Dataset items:
▼

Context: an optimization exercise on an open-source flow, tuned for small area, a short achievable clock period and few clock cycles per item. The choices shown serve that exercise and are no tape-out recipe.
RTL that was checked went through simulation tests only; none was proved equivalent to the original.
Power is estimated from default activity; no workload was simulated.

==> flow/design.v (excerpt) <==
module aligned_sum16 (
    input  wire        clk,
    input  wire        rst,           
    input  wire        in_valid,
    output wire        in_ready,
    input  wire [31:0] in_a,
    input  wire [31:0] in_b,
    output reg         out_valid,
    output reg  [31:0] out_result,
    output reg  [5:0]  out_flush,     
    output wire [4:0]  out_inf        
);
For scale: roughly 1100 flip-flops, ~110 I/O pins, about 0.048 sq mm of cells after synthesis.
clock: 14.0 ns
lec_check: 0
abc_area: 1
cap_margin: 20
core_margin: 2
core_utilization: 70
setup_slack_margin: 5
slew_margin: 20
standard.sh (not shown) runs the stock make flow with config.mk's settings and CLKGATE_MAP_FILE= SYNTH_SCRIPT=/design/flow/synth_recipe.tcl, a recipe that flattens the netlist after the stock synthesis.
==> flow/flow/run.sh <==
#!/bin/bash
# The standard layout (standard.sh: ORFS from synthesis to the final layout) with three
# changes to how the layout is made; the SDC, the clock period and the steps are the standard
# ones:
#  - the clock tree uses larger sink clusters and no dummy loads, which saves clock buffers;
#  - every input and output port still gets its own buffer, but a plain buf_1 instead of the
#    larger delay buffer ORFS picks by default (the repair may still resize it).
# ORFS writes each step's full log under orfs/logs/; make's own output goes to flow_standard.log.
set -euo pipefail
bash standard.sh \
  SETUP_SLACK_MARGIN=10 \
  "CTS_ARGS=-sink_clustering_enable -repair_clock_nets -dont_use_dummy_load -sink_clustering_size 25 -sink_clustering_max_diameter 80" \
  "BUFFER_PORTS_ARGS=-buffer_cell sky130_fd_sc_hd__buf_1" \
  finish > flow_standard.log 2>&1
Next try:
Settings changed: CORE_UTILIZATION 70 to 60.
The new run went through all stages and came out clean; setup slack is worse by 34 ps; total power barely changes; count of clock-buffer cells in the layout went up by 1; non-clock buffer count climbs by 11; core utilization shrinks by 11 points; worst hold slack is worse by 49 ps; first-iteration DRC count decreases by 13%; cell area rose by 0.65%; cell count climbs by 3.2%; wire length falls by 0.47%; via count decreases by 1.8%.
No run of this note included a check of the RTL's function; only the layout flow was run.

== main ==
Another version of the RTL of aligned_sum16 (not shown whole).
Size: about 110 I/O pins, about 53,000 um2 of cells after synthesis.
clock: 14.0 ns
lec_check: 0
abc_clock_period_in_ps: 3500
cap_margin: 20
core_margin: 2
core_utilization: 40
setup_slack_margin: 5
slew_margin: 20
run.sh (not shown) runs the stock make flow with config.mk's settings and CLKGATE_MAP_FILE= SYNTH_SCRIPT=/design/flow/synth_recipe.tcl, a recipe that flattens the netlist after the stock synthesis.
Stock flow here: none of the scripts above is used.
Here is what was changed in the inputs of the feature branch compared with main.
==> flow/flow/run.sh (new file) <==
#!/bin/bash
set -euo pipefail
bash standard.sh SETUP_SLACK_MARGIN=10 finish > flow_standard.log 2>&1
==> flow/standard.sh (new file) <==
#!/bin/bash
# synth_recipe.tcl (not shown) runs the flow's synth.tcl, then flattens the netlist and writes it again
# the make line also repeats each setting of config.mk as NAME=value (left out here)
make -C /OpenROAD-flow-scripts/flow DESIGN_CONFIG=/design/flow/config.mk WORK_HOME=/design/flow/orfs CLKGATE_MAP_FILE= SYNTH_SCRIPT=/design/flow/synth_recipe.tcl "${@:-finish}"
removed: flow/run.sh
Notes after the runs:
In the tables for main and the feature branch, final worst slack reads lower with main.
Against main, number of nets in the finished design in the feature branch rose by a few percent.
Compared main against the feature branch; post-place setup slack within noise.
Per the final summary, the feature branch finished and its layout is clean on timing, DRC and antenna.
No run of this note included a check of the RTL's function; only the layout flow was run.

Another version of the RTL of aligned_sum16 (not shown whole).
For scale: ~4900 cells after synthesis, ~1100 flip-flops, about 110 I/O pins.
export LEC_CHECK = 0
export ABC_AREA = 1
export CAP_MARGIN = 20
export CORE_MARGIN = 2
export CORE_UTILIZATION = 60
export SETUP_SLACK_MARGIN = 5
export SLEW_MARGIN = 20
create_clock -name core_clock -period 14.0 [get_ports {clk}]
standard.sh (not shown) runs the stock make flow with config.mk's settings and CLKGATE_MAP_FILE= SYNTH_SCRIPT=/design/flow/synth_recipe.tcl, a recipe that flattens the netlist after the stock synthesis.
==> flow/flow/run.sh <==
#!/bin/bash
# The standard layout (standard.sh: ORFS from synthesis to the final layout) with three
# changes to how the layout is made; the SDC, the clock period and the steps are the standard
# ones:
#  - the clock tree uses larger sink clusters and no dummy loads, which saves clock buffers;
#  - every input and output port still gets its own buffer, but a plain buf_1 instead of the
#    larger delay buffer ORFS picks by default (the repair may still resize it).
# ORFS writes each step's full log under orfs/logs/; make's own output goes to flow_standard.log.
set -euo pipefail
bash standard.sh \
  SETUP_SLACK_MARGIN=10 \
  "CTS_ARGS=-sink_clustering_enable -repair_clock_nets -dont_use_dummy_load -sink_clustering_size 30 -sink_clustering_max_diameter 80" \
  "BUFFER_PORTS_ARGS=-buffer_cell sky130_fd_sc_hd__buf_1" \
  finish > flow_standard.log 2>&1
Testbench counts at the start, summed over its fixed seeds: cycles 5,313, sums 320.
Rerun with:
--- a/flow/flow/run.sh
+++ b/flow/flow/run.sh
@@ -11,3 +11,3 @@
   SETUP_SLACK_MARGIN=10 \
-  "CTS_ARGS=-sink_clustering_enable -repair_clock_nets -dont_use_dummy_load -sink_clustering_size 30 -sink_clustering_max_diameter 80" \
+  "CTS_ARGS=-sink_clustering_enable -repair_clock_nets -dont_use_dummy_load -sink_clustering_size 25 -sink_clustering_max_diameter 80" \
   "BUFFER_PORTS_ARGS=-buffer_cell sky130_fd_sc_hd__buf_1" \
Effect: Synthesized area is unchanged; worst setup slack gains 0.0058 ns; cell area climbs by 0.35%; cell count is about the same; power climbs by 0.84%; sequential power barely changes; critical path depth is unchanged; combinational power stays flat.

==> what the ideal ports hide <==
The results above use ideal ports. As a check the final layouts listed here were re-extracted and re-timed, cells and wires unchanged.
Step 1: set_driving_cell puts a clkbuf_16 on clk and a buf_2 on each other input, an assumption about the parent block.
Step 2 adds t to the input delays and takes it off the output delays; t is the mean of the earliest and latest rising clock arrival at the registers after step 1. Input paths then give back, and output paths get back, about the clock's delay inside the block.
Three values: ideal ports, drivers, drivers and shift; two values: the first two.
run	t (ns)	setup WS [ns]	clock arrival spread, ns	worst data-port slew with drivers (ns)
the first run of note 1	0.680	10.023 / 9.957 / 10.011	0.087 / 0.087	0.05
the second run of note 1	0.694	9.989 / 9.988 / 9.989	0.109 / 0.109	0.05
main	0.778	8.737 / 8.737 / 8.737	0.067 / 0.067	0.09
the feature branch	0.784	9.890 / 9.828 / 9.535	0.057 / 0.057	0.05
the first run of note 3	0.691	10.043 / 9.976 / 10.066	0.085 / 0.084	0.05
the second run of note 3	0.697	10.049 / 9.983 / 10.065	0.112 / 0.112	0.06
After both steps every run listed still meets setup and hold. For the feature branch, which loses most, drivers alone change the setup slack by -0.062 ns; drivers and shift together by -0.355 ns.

▲
▼

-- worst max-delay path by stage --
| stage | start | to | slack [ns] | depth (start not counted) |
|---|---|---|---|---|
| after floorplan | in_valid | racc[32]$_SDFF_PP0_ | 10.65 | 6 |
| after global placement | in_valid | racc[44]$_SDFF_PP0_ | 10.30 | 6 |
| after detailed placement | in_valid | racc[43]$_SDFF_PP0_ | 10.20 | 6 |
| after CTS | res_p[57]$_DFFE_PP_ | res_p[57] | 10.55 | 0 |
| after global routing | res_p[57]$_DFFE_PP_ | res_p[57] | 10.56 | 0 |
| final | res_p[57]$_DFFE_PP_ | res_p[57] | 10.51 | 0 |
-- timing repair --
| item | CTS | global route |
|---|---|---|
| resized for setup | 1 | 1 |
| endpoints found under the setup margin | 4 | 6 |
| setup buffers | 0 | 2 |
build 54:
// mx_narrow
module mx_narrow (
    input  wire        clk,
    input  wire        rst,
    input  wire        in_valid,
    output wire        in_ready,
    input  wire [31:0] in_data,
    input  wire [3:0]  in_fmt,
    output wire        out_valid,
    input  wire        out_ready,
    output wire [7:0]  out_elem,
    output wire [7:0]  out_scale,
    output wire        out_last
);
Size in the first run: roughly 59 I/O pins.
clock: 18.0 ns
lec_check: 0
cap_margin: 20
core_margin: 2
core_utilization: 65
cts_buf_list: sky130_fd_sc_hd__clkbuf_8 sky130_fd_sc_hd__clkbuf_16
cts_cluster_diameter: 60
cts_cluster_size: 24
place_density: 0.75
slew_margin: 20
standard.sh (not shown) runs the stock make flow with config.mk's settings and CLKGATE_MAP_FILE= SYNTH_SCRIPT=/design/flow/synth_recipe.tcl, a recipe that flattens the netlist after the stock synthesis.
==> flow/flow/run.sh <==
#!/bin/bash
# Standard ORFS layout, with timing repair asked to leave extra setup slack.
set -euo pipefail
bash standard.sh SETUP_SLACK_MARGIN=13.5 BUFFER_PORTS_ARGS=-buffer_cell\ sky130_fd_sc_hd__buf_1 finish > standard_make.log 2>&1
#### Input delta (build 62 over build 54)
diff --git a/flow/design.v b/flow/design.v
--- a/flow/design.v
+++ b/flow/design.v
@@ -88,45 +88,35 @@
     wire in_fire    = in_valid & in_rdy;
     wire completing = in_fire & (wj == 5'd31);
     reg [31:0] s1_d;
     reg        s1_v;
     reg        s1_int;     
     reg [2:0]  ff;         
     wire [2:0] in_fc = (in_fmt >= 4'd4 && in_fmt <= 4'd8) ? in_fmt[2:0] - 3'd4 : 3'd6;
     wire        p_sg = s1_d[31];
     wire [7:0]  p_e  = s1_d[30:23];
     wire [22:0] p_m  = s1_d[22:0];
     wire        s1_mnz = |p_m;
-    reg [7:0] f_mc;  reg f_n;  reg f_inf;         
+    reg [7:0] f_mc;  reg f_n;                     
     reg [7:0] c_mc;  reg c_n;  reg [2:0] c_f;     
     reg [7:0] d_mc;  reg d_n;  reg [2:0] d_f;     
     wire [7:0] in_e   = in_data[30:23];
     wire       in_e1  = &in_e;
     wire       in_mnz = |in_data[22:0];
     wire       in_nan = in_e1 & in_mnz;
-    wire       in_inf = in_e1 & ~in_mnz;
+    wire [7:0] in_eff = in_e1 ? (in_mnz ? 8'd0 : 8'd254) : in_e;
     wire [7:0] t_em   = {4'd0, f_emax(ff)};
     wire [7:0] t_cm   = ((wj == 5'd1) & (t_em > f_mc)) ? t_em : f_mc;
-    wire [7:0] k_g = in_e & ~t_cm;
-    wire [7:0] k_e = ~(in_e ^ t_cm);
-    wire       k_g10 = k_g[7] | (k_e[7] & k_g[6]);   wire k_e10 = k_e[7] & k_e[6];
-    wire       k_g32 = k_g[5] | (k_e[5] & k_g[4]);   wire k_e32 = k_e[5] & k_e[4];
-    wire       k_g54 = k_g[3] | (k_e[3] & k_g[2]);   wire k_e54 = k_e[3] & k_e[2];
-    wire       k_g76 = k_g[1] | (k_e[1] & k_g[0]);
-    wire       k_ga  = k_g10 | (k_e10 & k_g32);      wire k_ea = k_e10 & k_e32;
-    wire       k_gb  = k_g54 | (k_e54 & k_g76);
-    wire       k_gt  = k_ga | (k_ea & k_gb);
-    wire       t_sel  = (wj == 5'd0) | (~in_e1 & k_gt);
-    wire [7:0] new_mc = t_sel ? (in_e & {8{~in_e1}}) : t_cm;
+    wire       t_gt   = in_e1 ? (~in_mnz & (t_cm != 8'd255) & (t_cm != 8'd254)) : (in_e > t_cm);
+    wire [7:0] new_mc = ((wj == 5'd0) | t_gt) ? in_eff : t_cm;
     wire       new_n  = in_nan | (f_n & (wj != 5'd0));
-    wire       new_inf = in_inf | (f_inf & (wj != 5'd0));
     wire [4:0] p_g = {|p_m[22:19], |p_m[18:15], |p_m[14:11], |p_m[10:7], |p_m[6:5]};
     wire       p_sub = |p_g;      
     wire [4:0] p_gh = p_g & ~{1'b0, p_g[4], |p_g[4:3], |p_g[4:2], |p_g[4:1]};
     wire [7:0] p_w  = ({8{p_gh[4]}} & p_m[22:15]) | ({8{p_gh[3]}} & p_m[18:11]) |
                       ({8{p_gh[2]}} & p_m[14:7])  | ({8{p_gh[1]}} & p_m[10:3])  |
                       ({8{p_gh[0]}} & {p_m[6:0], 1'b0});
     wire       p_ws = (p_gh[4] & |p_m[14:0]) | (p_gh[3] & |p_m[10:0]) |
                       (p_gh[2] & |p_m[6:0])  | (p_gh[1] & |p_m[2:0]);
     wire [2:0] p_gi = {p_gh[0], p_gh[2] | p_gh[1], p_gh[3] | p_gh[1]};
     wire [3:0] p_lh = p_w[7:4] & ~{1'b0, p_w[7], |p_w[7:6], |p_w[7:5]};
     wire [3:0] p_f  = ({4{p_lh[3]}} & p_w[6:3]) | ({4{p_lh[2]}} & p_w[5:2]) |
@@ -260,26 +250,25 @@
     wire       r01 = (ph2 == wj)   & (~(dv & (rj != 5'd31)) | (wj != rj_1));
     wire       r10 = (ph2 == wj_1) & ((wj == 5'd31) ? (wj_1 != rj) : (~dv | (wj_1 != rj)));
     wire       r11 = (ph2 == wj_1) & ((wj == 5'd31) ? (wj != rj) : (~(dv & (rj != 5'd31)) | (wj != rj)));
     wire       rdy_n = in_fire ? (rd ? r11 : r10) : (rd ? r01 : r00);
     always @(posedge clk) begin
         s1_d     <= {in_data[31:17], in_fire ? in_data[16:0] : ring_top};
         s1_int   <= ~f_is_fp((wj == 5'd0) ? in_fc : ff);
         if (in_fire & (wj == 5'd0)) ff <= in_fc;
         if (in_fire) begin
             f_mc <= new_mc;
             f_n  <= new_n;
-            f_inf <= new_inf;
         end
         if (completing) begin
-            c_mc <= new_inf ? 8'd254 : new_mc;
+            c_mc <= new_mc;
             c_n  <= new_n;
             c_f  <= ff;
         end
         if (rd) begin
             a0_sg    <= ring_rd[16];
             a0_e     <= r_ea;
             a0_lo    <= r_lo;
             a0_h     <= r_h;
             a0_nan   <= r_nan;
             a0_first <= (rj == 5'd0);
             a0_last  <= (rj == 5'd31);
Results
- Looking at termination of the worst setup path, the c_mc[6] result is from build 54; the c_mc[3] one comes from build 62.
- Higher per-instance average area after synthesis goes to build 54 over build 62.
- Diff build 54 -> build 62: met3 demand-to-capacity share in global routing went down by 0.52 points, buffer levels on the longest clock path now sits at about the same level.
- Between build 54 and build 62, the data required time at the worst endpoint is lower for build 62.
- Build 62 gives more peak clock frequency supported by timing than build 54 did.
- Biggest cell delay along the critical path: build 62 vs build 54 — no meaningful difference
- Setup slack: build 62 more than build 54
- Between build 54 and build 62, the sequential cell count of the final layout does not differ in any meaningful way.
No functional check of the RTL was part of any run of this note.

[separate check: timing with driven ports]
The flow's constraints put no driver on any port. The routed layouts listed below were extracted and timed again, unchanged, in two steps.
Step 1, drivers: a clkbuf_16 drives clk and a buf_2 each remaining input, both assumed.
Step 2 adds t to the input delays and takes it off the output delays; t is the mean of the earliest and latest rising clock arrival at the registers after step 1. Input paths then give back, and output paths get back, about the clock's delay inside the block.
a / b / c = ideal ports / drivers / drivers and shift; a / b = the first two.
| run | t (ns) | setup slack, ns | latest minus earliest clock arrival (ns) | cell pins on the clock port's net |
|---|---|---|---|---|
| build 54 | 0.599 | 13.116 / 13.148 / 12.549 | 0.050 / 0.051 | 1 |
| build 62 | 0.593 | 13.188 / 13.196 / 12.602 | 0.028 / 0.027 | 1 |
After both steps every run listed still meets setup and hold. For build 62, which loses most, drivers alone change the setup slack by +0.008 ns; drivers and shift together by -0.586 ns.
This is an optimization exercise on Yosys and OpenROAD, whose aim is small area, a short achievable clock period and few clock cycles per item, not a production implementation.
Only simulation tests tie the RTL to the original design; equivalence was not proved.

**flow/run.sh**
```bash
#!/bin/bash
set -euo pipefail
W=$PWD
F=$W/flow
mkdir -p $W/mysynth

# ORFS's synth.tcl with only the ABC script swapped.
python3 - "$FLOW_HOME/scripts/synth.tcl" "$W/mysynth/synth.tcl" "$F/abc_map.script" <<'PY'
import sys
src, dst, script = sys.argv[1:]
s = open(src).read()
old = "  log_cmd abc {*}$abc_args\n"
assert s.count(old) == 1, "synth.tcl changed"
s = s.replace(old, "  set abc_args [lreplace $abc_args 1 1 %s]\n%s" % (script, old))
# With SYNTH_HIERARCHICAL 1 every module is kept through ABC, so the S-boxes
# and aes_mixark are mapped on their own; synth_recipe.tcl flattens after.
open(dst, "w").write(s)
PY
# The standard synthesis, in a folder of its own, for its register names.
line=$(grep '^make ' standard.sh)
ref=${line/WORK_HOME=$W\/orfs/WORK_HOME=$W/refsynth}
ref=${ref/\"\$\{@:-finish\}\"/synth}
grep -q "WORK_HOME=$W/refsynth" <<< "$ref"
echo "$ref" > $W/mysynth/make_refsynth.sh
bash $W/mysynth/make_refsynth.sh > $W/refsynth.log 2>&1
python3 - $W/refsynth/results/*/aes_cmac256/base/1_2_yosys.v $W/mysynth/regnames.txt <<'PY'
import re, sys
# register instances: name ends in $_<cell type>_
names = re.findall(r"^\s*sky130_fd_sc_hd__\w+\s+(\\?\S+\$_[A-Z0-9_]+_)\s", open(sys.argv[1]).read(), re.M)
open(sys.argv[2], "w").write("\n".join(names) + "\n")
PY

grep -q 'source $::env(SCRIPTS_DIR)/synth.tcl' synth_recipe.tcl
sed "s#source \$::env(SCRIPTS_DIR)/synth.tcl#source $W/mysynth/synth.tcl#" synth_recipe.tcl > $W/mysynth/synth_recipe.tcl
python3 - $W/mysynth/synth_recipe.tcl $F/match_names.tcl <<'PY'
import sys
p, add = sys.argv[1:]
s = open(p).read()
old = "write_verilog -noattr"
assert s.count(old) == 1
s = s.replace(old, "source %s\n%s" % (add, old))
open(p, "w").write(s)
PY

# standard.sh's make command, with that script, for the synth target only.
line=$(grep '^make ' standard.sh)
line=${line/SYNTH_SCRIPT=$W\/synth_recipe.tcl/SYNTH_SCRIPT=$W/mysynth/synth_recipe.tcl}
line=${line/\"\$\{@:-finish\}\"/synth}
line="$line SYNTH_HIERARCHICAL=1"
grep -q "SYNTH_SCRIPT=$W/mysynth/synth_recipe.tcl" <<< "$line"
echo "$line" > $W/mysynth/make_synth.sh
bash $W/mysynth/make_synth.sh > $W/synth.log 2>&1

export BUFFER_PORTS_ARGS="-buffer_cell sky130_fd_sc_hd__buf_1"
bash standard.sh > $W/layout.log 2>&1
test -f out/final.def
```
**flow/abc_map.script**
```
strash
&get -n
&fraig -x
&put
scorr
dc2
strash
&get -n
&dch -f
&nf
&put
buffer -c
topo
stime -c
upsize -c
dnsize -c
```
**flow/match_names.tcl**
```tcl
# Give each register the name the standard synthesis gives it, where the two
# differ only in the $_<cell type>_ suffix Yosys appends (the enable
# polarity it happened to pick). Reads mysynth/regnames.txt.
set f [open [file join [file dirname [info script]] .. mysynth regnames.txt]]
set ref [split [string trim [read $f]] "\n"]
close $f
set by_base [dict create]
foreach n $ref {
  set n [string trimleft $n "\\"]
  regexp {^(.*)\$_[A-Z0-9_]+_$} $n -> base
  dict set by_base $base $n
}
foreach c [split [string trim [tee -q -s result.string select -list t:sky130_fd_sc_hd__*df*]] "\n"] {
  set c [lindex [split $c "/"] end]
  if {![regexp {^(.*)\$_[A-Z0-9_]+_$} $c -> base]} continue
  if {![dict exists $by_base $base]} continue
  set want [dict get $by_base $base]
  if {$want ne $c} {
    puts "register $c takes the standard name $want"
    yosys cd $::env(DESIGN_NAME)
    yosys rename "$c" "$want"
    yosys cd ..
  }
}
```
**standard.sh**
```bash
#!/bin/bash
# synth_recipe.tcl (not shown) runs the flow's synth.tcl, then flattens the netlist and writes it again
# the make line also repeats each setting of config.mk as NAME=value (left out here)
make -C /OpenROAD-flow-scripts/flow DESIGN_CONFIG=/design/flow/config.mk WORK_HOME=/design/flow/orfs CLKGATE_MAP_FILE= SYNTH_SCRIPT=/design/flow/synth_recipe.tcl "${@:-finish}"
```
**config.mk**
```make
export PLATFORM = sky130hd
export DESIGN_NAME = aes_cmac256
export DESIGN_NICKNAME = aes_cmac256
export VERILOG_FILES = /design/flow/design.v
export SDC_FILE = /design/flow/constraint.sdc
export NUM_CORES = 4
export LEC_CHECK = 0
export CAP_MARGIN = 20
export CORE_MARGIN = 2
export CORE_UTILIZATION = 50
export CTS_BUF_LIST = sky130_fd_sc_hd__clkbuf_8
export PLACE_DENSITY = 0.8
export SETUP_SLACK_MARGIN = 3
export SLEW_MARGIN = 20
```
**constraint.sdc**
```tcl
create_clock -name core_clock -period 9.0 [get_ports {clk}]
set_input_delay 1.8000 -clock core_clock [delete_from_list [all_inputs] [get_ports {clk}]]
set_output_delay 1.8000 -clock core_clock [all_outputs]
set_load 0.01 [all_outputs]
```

▲

With the first line being the one containing "(in_e > t_cm);" and the last line the one containing "(p_gh[3] & |p_m[10:0]) |", transcribe exactly the lines above that fall in that range.

+    wire       t_gt   = in_e1 ? (~in_mnz & (t_cm != 8'd255) & (t_cm != 8'd254)) : (in_e > t_cm);
+    wire [7:0] new_mc = ((wj == 5'd0) | t_gt) ? in_eff : t_cm;
     wire       new_n  = in_nan | (f_n & (wj != 5'd0));
-    wire       new_inf = in_inf | (f_inf & (wj != 5'd0));
     wire [4:0] p_g = {|p_m[22:19], |p_m[18:15], |p_m[14:11], |p_m[10:7], |p_m[6:5]};
     wire       p_sub = |p_g;      
     wire [4:0] p_gh = p_g & ~{1'b0, p_g[4], |p_g[4:3], |p_g[4:2], |p_g[4:1]};
     wire [7:0] p_w  = ({8{p_gh[4]}} & p_m[22:15]) | ({8{p_gh[3]}} & p_m[18:11]) |
                       ({8{p_gh[2]}} & p_m[14:7])  | ({8{p_gh[1]}} & p_m[10:3])  |
                       ({8{p_gh[0]}} & {p_m[6:0], 1'b0});
     wire       p_ws = (p_gh[4] & |p_m[14:0]) | (p_gh[3] & |p_m[10:0]) |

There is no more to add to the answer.